Thursday, August 21, 2008

I used to joke about the purgatorial nature of community college. It's less funny now.

Yesterday was my first and last day at Salt Lake Community College. I've determined that community college is really just an elaborate scheme to punish bad students and bad teachers by way of each other. The freshman girls, obviously enjoying their emancipation from high school dress codes, were visibly freezing in their camisoles and their tiny denim shorts, chewing gum and text-messaging and glowering periodically at the professor. There was the obligatory group of guys in the back of the class who practice that bizarre, smirking mock-politeness that seems to come so naturally to them. I was on the set of some hackneyed teen movie and the only one without a copy of the script.

Western Civ was the longest fifty minutes of my life to date. Our teacher, Lolene, prefaced a long string of her personal opinions with a practiced explanation that we would be "leaving our opinions at the door", because in this class we would be discussing and analyzing the facts. Luckily there was a student in the front of the class who used her every statement as a pretext to express some outlandish and tangential opinion, peppered with unrelated names and dates so he would appear informed and well-read. Examples: "back in the 90s, Russians were all drunks... but I'm not anti-Polish or anything"; "It's like Sean Hannity puts his face next to the Statue of Liberty, and now he thinks he's up there with the Founding Fathers--his book was just like Mein Kampf".

It reminded me of street contacting homeless guys in Memphis--that degree of craziness, but spoken in an even, erudite tone by a South Asian kid with square glasses and a green canvas shoulder bag. Which was almost funnier.

As obnoxious as it was, I could have handled it; but I got home and discovered that this nonsense was going to cost eight thousand dollars. So I immediately dropped all my classes, and I'm going to apply to LDS Business College as soon as possible. It may not be a better education, but it certainly can't be worse, and it'll only cost $2600. Naturally my grandpa, who likes things planned out and consistent, is subtly galled by this development. I know, because he keeps popping in to my room to give me new reasons why SLCC isn't so bad. Not that he's even hinting that I should reconsider my decision; he just likes to dispense vague counsel. I count at least five times today, and the first two were at 6:30 and 7:00 am; he woke me up to say, "You know, eight thousand dollars really isn't that expensive, for a year of school."

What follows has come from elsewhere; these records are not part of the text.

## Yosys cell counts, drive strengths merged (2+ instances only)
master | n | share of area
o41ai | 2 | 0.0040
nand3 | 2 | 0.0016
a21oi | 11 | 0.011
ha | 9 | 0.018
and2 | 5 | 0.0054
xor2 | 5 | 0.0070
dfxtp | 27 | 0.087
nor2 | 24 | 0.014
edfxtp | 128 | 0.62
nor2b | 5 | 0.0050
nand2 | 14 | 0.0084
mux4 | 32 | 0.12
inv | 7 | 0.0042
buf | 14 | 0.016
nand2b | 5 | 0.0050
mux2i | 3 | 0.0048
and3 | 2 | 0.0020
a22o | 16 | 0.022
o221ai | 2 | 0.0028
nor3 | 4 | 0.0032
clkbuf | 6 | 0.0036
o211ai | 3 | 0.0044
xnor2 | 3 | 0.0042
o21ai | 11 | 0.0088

My rebuttal: "Can we talk about this later?" mumbled through the pillowcase.

"Well, I'm leaving soon. It really isn't that much, it's only $2,000 a quarter."

"We've got two weeks, Grandpa... can I go back to sleep?"

"I just think you ought to think about it, that's all."

And he slowly goes back to whatever else he was doing. I can expect this routine to continue until I am successfully attending classes somewhere (and maybe a little while after that). Which may be as long as a semester. But... it's $100 a month, and I don't have to buy groceries. So I can handle it. Philippians 4:13.

--Kevin

2 comments:

Jordy said...

$8,000 for a community college is giant rip-off. Especially SLCC. I don't care what anyone says. I went to a community college in Texas for 2 1/2 years, and I can TESTIFY that if it hadn't been $500 a semester, it wouldn't have been worth it.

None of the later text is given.